Exercise instructions:
Look below for the line that contains "export TNS_END_PERCENT = 100", then copy it and each following line exactly, through and including the line that contains "bus cycle carries".

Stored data
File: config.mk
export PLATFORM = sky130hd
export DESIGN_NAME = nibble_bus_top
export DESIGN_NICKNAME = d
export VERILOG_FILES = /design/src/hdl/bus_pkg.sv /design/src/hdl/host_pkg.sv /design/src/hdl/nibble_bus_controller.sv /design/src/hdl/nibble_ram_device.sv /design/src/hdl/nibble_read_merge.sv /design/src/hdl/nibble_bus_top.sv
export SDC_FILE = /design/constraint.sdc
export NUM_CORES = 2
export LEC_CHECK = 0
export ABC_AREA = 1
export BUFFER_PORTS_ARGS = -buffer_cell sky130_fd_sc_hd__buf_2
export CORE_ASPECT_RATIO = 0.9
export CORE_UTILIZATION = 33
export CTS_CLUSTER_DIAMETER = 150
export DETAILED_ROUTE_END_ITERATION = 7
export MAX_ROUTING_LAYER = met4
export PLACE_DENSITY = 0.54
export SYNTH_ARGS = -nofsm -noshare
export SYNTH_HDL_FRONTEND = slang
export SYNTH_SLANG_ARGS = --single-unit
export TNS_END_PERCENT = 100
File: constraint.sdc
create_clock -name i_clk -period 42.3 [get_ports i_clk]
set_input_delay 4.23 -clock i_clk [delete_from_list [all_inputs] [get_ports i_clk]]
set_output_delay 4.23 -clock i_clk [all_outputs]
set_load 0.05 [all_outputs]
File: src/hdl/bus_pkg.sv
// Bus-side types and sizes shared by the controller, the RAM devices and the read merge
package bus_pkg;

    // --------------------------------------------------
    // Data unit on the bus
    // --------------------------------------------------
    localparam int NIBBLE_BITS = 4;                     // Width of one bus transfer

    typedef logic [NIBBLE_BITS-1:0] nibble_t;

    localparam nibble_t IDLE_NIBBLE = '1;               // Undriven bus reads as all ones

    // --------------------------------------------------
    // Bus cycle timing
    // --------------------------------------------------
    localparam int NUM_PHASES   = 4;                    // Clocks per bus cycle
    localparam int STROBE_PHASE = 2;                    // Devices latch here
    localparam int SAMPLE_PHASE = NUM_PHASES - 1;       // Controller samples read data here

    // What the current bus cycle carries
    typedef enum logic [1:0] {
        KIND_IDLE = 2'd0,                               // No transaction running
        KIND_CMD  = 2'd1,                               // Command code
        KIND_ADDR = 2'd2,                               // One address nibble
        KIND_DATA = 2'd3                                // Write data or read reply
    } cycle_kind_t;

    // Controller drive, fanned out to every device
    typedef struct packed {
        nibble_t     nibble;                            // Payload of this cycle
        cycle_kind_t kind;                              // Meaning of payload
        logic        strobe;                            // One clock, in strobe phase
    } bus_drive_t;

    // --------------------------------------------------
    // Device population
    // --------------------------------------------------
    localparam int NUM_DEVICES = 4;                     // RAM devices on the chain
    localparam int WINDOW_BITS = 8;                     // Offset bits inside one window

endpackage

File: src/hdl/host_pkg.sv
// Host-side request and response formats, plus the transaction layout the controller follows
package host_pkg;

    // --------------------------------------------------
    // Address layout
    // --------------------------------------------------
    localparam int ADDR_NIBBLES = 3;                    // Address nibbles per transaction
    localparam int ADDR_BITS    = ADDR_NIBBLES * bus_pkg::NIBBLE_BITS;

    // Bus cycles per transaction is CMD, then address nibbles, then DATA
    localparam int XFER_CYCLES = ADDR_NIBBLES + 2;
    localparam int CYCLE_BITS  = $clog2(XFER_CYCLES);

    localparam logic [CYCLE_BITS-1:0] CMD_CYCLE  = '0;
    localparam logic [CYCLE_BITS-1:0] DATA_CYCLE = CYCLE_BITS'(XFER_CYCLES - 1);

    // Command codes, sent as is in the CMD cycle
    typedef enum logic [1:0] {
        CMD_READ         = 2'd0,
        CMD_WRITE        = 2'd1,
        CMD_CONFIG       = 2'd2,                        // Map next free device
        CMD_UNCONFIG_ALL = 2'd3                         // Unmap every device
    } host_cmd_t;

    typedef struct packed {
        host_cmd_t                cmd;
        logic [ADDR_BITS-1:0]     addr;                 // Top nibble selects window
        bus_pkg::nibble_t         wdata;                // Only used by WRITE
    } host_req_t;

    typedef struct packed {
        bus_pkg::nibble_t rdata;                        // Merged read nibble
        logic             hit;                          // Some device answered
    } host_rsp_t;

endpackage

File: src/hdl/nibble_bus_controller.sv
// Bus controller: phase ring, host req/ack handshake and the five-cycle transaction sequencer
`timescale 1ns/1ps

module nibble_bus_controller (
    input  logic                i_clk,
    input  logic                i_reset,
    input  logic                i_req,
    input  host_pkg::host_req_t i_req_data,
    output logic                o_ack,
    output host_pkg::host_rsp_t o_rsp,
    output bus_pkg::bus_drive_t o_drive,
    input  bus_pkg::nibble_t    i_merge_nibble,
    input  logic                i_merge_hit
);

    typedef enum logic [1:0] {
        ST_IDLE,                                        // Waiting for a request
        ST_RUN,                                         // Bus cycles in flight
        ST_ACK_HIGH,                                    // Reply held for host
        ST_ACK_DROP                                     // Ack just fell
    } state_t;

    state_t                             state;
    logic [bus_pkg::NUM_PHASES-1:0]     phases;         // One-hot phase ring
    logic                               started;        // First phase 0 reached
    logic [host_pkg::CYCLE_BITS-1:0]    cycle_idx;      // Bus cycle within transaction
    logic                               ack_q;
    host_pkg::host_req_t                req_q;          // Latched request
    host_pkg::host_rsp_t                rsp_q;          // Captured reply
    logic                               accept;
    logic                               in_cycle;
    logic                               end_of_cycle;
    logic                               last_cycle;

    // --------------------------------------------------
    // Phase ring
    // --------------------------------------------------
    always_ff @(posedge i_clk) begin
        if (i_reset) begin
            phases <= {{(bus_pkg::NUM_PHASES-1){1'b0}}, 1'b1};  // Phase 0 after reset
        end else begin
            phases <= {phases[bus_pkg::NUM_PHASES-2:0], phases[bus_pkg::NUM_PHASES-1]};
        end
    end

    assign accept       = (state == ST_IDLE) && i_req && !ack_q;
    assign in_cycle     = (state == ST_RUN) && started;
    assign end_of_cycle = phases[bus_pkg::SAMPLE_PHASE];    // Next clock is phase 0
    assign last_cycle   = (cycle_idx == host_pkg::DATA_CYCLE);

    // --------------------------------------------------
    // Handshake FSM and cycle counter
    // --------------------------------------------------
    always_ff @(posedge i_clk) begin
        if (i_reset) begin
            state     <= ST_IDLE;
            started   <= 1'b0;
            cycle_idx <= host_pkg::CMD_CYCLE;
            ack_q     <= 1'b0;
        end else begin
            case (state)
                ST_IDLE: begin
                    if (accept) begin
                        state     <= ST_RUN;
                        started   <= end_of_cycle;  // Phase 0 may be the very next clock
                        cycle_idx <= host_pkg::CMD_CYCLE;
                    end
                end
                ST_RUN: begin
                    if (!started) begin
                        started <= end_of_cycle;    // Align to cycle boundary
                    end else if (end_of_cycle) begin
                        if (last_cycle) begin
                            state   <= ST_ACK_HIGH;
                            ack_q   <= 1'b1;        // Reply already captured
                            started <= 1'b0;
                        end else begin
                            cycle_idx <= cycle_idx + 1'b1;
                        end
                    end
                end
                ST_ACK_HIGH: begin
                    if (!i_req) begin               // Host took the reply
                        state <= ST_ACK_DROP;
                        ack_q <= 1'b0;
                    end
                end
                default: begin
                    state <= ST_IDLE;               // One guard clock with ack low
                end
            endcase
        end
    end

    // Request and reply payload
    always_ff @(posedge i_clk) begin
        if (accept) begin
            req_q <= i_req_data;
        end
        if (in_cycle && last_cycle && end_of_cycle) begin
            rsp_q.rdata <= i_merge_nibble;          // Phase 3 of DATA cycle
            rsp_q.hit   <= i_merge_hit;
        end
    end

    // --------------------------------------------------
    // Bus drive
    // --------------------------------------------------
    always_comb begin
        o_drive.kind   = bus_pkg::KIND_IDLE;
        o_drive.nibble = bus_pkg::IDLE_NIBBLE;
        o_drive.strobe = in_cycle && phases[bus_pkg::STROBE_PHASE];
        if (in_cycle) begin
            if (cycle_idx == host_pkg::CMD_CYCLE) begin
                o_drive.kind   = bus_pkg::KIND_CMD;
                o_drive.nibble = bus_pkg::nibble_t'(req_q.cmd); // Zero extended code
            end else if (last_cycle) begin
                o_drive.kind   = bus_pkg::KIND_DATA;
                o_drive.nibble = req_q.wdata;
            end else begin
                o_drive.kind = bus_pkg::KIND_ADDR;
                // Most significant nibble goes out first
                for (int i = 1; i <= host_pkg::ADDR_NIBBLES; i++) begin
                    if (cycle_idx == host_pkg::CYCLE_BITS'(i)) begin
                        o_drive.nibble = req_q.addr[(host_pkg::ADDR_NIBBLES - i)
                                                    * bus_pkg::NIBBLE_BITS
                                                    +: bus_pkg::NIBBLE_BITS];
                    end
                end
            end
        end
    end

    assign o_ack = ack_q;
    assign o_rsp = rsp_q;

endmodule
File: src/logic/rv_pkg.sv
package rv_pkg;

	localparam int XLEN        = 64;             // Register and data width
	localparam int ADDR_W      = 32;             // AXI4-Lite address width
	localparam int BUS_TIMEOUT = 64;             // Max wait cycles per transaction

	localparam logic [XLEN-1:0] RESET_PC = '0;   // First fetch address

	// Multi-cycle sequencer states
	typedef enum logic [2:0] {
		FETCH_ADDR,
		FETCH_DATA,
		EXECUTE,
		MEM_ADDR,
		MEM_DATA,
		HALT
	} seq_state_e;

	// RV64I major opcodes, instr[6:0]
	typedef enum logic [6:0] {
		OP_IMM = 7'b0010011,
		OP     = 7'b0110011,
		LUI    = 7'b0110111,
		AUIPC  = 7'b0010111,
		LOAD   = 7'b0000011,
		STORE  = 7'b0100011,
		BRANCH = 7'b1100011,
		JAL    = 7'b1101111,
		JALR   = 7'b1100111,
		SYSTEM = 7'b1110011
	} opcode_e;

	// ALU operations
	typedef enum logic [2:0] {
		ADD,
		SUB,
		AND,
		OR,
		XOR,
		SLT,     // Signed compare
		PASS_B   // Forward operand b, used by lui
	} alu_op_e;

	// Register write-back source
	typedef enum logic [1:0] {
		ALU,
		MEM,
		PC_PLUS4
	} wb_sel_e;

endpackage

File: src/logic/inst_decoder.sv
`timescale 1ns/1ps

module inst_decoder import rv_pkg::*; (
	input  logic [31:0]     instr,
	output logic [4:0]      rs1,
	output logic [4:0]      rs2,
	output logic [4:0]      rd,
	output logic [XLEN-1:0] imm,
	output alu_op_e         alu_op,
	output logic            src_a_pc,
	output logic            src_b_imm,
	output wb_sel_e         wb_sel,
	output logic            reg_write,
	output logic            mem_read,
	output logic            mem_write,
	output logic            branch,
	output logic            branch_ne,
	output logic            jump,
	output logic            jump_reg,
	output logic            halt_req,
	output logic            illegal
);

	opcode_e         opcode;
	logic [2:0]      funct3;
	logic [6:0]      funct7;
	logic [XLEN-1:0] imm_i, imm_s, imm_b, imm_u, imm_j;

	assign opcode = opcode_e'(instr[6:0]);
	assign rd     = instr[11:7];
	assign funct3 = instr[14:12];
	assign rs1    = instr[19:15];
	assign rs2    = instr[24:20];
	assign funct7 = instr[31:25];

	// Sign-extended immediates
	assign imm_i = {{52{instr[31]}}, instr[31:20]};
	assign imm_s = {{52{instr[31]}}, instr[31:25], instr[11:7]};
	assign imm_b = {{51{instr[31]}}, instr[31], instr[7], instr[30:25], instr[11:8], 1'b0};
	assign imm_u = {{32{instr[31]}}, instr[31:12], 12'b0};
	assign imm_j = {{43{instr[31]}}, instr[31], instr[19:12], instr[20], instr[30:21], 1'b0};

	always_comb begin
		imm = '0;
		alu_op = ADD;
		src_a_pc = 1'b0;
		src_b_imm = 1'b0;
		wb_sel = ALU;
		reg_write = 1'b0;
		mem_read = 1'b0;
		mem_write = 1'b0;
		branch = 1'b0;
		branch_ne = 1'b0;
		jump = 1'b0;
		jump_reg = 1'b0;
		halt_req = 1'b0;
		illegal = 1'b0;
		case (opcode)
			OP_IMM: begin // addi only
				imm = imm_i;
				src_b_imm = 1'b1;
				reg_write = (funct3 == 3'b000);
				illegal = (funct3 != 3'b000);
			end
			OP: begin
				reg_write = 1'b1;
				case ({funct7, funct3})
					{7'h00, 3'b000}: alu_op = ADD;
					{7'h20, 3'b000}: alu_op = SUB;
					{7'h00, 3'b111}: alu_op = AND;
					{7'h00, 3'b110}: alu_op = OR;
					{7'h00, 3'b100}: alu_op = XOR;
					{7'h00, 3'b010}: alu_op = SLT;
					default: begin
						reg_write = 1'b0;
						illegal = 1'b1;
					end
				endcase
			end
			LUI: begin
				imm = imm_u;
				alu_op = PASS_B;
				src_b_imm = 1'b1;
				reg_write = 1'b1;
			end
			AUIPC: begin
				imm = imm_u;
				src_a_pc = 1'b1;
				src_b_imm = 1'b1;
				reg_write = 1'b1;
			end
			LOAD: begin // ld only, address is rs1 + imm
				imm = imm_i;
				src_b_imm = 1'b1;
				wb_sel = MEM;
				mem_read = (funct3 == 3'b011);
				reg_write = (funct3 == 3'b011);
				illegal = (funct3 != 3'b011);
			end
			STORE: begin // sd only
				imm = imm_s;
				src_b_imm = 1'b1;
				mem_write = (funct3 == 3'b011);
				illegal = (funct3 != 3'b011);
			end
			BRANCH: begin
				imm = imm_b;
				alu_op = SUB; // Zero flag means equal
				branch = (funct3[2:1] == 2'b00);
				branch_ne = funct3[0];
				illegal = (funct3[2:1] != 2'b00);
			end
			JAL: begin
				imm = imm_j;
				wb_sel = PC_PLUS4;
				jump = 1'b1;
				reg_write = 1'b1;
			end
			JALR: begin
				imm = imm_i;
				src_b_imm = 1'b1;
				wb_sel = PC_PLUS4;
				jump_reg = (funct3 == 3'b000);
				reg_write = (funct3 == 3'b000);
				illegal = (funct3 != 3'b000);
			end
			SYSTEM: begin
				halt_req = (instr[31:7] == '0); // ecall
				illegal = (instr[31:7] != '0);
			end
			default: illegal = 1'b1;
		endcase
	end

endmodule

Answer box:
export TNS_END_PERCENT = 100
File: constraint.sdc
create_clock -name i_clk -period 42.3 [get_ports i_clk]
set_input_delay 4.23 -clock i_clk [delete_from_list [all_inputs] [get_ports i_clk]]
set_output_delay 4.23 -clock i_clk [all_outputs]
set_load 0.05 [all_outputs]
File: src/hdl/bus_pkg.sv
// Bus-side types and sizes shared by the controller, the RAM devices and the read merge
package bus_pkg;

    // --------------------------------------------------
    // Data unit on the bus
    // --------------------------------------------------
    localparam int NIBBLE_BITS = 4;                     // Width of one bus transfer

    typedef logic [NIBBLE_BITS-1:0] nibble_t;

    localparam nibble_t IDLE_NIBBLE = '1;               // Undriven bus reads as all ones

    // --------------------------------------------------
    // Bus cycle timing
    // --------------------------------------------------
    localparam int NUM_PHASES   = 4;                    // Clocks per bus cycle
    localparam int STROBE_PHASE = 2;                    // Devices latch here
    localparam int SAMPLE_PHASE = NUM_PHASES - 1;       // Controller samples read data here

    // What the current bus cycle carries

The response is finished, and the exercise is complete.